His calling at the moment is around the loss of wildlife habitats, something he considers to be more of a threat to the human race than global warming.

“It starts with habitat and of course global warming is there as well but I would give preference to it because it’s less reversible; every square mile of rainforest that we cut down can never come back, it will never have the diversity that it has now and the animals will never come back. We have to stop being so greedy.”

May has relied on Zoom to launch a book during lockdown and release the WOMAN single, and hopes lockdown has taught people to stop making unnecessary long-haul flights. So will he go back on the road with Queen?

“I think things should change, yeah,” he says somewhat hesitantly, “but that’s a more long term thing. I think at the moment, we’d like to fulfill the (gig) commitment that we made. But I think after that we’ll look at things and see if we can change and see if we can do it in a more environmentally-friendly way. But it’s not easy, if people want to be there in person and see you. You can’t do that by Zoom. And it doesn’t just come down to us. It’s a problem that humanity has to solve if it wants live entertainment.”

For now, Queen and Adam Lambert, the American singer who has been their lead vocalist since 2011 including on all their recent worldwide tours, are still grappling with how to honour the rescheduled London O2 gigs – something which May says makes him feel for the fans.
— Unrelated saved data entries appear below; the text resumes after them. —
### src/rtl/pc_pkg.sv
// Shared definitions for the program-counter generator: state encoding
// and default configuration values.
package pc_pkg;

  localparam int unsigned PC_XLEN_DEFAULT = 32;
  localparam logic [PC_XLEN_DEFAULT-1:0] PC_RESET_VECTOR_DEFAULT = 32'h0000_0000;

  // Encoding is visible on the state output port: 0=BOOT, 1=RUN, 2=HALT.
  typedef enum logic [1:0] {
    BOOT = 2'd0,
    RUN  = 2'd1,
    HALT = 2'd2
  } pc_state_e;

endpackage
==> src/rtl/sr_ctrl_pkg.sv <==
// Shared types for the SR latch sequencer: FSM state encoding, operation
// encoding and the request arbitration helper.
package sr_ctrl_pkg;

    typedef enum logic [2:0] {
        INIT       = 3'd0,
        INIT_PULSE = 3'd1,
        IDLE       = 3'd2,
        PULSE      = 3'd3,
        GUARD      = 3'd4
    } state_e;

    typedef enum logic {
        OP_RESET = 1'b0,
        OP_SET   = 1'b1
    } op_e;

    // Resolves a request pair to one op; the losing request is simply dropped.
    function automatic op_e pick_op(input logic set_req, input logic reset_req,
                                    input logic prio_set);
        if (set_req && reset_req) begin
            return prio_set ? OP_SET : OP_RESET;
        end
        return set_req ? OP_SET : OP_RESET;
    endfunction

endpackage

==> src/rtl/sr_pulse_timer.sv <==
// Loadable down-counter with a registered expire flag that is high during the
// last cycle of a phase of `value` cycles started by a load.
module sr_pulse_timer #(
    parameter int unsigned W = 2
) (
    input  logic         clk,
    input  logic         rst,
    input  logic         load,
    input  logic [W-1:0] value,
    output logic         expire
);

    logic [W-1:0] cnt_q, cnt_d;
    logic         expire_q, expire_d;

    always_comb begin
        cnt_d    = cnt_q;
        expire_d = 1'b0;
        if (load) begin
            cnt_d    = value;
            expire_d = (value <= W'(1));
        end else if (cnt_q != '0) begin
            cnt_d    = cnt_q - W'(1);
            // Flag goes high for the cycle in which the count reads 1.
            expire_d = (cnt_q == W'(2));
        end
    end

    always_ff @(posedge clk) begin
        if (rst) begin
            cnt_q    <= '0;
            expire_q <= 1'b0;
        end else begin
            cnt_q    <= cnt_d;
            expire_q <= expire_d;
        end
    end

    assign expire = expire_q;

endmodule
“I do feel bad about it and I don’t know if we’ll be able to put that together. So those dates are still there, and people are all holding the tickets, which is a wonderful gesture of belief but whether we will be able to do it or not, I don’t think anyone knows. Putting 15,000 people in a space, even if it’s a big space, in May 2021, I think has a question mark over it.”

At this difficult time in particular, he says, Queen frontman Freddie Mercury is always in his thoughts. What would be his attitude towards the pandemic? “It would be unprintable!” says May, laughing. “I think of him every day. He would be sort of smiling wickedly, making little cracks. He had a very fatalistic attitude, he’d be saying, ‘Well, darling, we can only do what we can do’. Freddie was spared a lot of bad stuff wasn’t he? The world’s a very difficult place to live in at the moment.”

• I’m A Woman featuring Brian May & WOMAN is available to download.